In 1882, the Old Foresters reached the quarter-final of the F.A. Cup, losing 0–1 to Great Marlow at Slough in a replay after a 0–0 draw in the first meeting at The Oval. The last sixteen of the F.A. Cup was reached in 1884, 1887 and 1888. The 1887 campaign ended after a 0–3 defeat to Preston North End at Leyton, in front of 5,000 spectators. Preston North End won the first ever Football League championship two years later. The 1888 campaign included a 4–2 victory over Grimsby Town. The next round was against Middlesbrough. The Old Foresters lost 0–4 at Middlesbrough, but complained that the pitch was unfit for play. A rematch was ordered, but the Foresters refused to travel to Middlesbrough to play on the same pitch, so Middlesbrough were awarded a walkover victory. The last F.A. Cup match for the Old Foresters was a 0–6 defeat to Watford Rovers (later to become Watford F.C.) in the 1888–89 season.

The Essex Senior Cup was won in 1885, 1886, and 1887, after which the Old Foresters withdrew from the competition "to give somebody else a chance". The London Senior Cup was won in 1885 so the Old Foresters withdrew the following season. The next time they entered the competition, in 1894, the cup was won again.

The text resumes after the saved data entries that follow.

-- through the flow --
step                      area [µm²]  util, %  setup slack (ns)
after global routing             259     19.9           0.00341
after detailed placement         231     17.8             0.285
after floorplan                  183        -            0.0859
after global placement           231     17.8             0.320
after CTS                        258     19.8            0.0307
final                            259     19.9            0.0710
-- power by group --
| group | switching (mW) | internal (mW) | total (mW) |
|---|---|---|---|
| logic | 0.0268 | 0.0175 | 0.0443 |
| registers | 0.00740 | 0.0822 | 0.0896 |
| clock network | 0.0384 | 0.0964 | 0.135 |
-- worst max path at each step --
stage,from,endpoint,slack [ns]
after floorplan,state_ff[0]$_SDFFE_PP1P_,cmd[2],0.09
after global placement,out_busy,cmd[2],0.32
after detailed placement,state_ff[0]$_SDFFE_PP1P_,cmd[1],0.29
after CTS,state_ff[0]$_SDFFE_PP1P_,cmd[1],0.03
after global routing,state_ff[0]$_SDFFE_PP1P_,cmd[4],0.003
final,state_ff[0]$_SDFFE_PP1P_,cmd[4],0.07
--- src/rtl/core/stream_prefetch_tracker_unit.sv ---
// top level of the per-page stream prefetch tracker
// depends on spt_pkg, spt_cell and spt_run
//
// usage:
//  - req channel (valid/ready) carries one demand access address per transaction
//  - rsp channel (valid/ready) returns the prefetch block addresses, one per
//    transaction, with last_of_run on the final address caused by an access
//  - csr port writes the prefetch degree (reset value 5, values above 16 act
//    as 16) with no wait; write it only while the block is idle
//  - each access goes through capture, tag compare in every cell of the
//    tracker chain, then the chain update; an access that prefetches n blocks
//    starts its run in the update, gives the first address through the output
//    register, then one address per cycle while the receiver takes them
//  - the recency chain is the limit: one access is looked up and applied at a
//    time, and a new access waits until the previous run is fully generated
//  - a stalled receiver holds the output register; the run pauses with it,
//    and the next access can be taken while the last address still waits
//  - reset empties every tracker and drops any pending prefetch
module stream_prefetch_tracker_unit #(
   parameter int NUM_TRACKERS = 64,
   parameter int PAGE_BITS    = 12,
   parameter int BLOCK_BITS   = 6,
   parameter int ADDR_BITS    = 48
) (
   input  logic                          clock,
   input  logic                          reset,
   input  logic                          req_valid,
   output logic                          req_ready,
   input  logic [spt_pkg::FIELD_W-1:0]   req_access_address,
   output logic                          rsp_valid,
   input  logic                          rsp_ready,
   output logic [spt_pkg::FIELD_W-1:0]   rsp_prefetch_address,
   output logic                          rsp_last_of_run,
   input  logic                          csr_write_enable,
   input  logic [spt_pkg::DEG_W-1:0]     csr_write_data
);
   import spt_pkg::*;

   // addresses above the field width never reach the table
   localparam int EFF_BITS = (ADDR_BITS < FIELD_W) ? ADDR_BITS : FIELD_W;
   localparam int PW       = EFF_BITS - PAGE_BITS;
   localparam int OFF_W    = PAGE_BITS - BLOCK_BITS;
   localparam int CMP_W    = (OFF_W > DEG_W) ? OFF_W : DEG_W;

   state_type        state_ff;
   state_type        state_in;
   logic [PW-1:0]    page_ff;
   logic [OFF_W-1:0] offset_ff;
   logic [DEG_W-1:0] degree_ff;

   logic             run_busy;
   cell_ctl_type     cell_ctl;
   run_ctl_type      run_ctl;

   // tracker chain wiring: entries flow toward higher cells (older),
   // hit and match data flow toward cell 0 (most recent)
   logic             cell_valid [NUM_TRACKERS];
   logic [PW-1:0]    cell_page  [NUM_TRACKERS];
   logic [OFF_W-1:0] cell_off   [NUM_TRACKERS];
   dir_type          cell_dir   [NUM_TRACKERS];
   logic             hit_chain  [NUM_TRACKERS+1];
   logic [OFF_W-1:0] match_off  [NUM_TRACKERS+1];
   dir_type          match_dir  [NUM_TRACKERS+1];

   // update decision
   logic             found;
   logic             same_off;
   logic             go_up;
   dir_type          new_dir;
   logic [DEG_W-1:0] deg_sat;
   logic [OFF_W-1:0] room;
   logic [DEG_W-1:0] run_count;

   logic             req_fire;
   assign req_fire = req_valid && req_ready;

   // degree register
   always_ff @(posedge clock) begin
      if (reset) begin
         degree_ff <= DEG_W'(DEG_RESET);
      end else if (csr_write_enable) begin
         degree_ff <= csr_write_data;
      end
   end

   // captured access, split into page tag and block offset
   always_ff @(posedge clock) begin
      if (req_fire) begin
         page_ff   <= req_access_address[EFF_BITS-1:PAGE_BITS];
         offset_ff <= req_access_address[PAGE_BITS-1:BLOCK_BITS];
      end
   end

   // sequencer
   always_ff @(posedge clock) begin
      if (reset) begin
         state_ff <= ST_IDLE;
      end else begin
         state_ff <= state_in;
      end
   end

   always_comb begin
      state_in = state_ff;
      unique case (state_ff)
         ST_IDLE: begin
            if (req_fire) begin
               state_in = ST_LOOK;
            end
         end
         ST_LOOK:   state_in = ST_UPDATE;
         ST_UPDATE: state_in = ST_IDLE;
         default:   state_in = ST_IDLE;
      endcase
   end

   // result of the tag compare, gathered along the chain
   assign found    = hit_chain[0];
   assign same_off = (match_off[0] == offset_ff);
   assign go_up    = (offset_ff > match_off[0]);
   assign new_dir  = !found ? DIR_NONE : (go_up ? DIR_UP : DIR_DOWN);

   // run length: degree capped at the run limit and at the page edge
   assign deg_sat   = (degree_ff > DEG_W'(MAX_RUN)) ? DEG_W'(MAX_RUN) : degree_ff;
   assign room      = go_up ? ~offset_ff : offset_ff;
   assign run_count = (CMP_W'(room) < CMP_W'(deg_sat)) ? DEG_W'(room) : deg_sat;

   always_comb begin
      req_ready      = 1'b0;
      cell_ctl.write = 1'b0;
      cell_ctl.all   = 1'b0;
      run_ctl.start  = 1'b0;
      run_ctl.up     = go_up;
      unique case (state_ff)
         ST_IDLE: begin
            req_ready = !run_busy;
         end
         ST_LOOK: begin
         end
         ST_UPDATE: begin
            // new page: push at the head, oldest tracker falls off the end;
            // hit at a new offset: move the tracker to the head
            cell_ctl.write = !found || !same_off;
            cell_ctl.all   = !found;
            run_ctl.start  = found && !same_off && (new_dir == match_dir[0])
                             && (run_count != '0);
         end
         default: begin
         end
      endcase
   end

   assign hit_chain[NUM_TRACKERS] = 1'b0;
   assign match_off[NUM_TRACKERS] = '0;
   assign match_dir[NUM_TRACKERS] = DIR_NONE;

   for (genvar i = 0; i < NUM_TRACKERS; i++) begin : g_cell
      logic             in_valid;
      logic [PW-1:0]    in_page;
      logic [OFF_W-1:0] in_offset;
      dir_type          in_dir;

      if (i == 0) begin : g_head
         // head cell takes the freshly touched tracker
         assign in_valid  = 1'b1;
         assign in_page   = page_ff;
         assign in_offset = offset_ff;
         assign in_dir    = new_dir;
      end else begin : g_body
         assign in_valid  = cell_valid[i-1];
         assign in_page   = cell_page[i-1];
         assign in_offset = cell_off[i-1];
         assign in_dir    = cell_dir[i-1];
      end

      spt_cell #(
         .PW    (PW),
         .OFF_W (OFF_W)
      ) u_cell (
         .clock         (clock),
         .reset         (reset),
         .ctl           (cell_ctl),
         .cmp_page      (page_ff),
         .in_valid      (in_valid),
         .in_page       (in_page),
         .in_offset     (in_offset),
         .in_dir        (in_dir),
         .out_valid     (cell_valid[i]),
         .out_page      (cell_page[i]),
         .out_offset    (cell_off[i]),
         .out_dir       (cell_dir[i]),
         .hit_above_in  (hit_chain[i+1]),
         .hit_above_out (hit_chain[i]),
         .match_off_in  (match_off[i+1]),
         .match_dir_in  (match_dir[i+1]),
         .match_off_out (match_off[i]),
         .match_dir_out (match_dir[i])
      );
   end

   spt_run #(
      .PW         (PW),
      .OFF_W      (OFF_W),
      .BLOCK_BITS (BLOCK_BITS)
   ) u_run (
      .clock                (clock),
      .reset                (reset),
      .ctl                  (run_ctl),
      .start_page           (page_ff),
      .start_offset         (offset_ff),
      .start_count          (run_count),
      .busy                 (run_busy),
      .rsp_valid            (rsp_valid),
      .rsp_ready            (rsp_ready),
      .rsp_prefetch_address (rsp_prefetch_address),
      .rsp_last_of_run      (rsp_last_of_run)
   );

endmodule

During this era, two Old Foresters players were selected to represent England — Percy Fairclough in 1878 and Fred Pelly, three times in 1893 and 1894.

===The Arthur Dunn Cup===

The Arthur Dunn Challenge Cup was founded in 1902 and is the premier "old boys" cup competition. The Old Foresters were one of the fourteen inaugural clubs to enter, and have competed ever since. The first half of the twentieth century was barren for Old Foresters football, and they reached the semi-final of the cup only once in 1908. After the Second World War, the school grew in numbers, and this meant there was a greater pool of talent for the Old Foresters to choose from. The semi final was reached again in 1958 and 1963 and in 1970 the final, only to lose 2–1 to Old Reptonians.

In 1974, the Old Foresters won the Arthur Dunn Cup for the first time, beating Old Brentwoods 2–1 after extra time at the Crystal Palace Sports Centre. The league and cup double was achieved that year.

Since 1970, the Foresters have consistently been one of the stronger Old Boys sides. The Arthur Dunn Cup was won again in 1997, 1998 and 2021 and the Arthurian Premier League was won in 1973, 1974, 1996, 1997, 1998, 2002, and 2018.

==Home Grounds==

The Old Foresters played for many years at their home ground at The Park (Shrubbage), within Epping Forest just east of the school. The Park was acquired by Old Foresters in 1914 and given to the school in 1919, and both school and Old Boys shared its use. However, with the school's expansion there was no longer the capacity for the Old Foresters to continue playing at The Park and the first alternative ground was found at Edmonton in 1930. A variety of other grounds were used, until, in 1971, the Old Foresters purchased a new ground for their exclusive use at Station Hill, Abridge Road, Theydon Bois. By the 1970s, the club ran six weekly sides and a Vets team. The Theydon ground proved too expensive to run, and was sold off in 1988, the club since using the school pitches and Fairlop Oak Playing Fields, Fairlop.

The full list of previous home grounds is as follows:

- 1876 - 1930 The Park, Snaresbrook.
- 1930 - 1939 Henry Barrass Ground, Lower Edmonton.
- 1946 - 1947 The Park, Snaresbrook.
- 1947 - 1971 The Railway Arms, Theydon Bois.
- 1953 - 1957 Upper Clapton Rugby Club, Thornwood Common (1st team ground).
- 1957 - 1971 Loughton Cricket Club (1st team ground).
- 1971 - 1988 Station Hill, Abridge Road, Theydon Bois.
- 1988 - 2000 Fairlop Oak Playing Fields, Fairlop.
- 2000 - 2014 The Park, Snaresbrook.
- 2014 - 2023 Fairlop Oak Playing Fields, Fairlop.
- 2023 - Oakfield Playing Fields, Fairlop.

==Colours==

The club's original colours were dark blue, with a crest added in 1877.

In 1884, the club changed to white shirts with a crest, which remained the colours until at least 1891. The club now plays in all dark blue.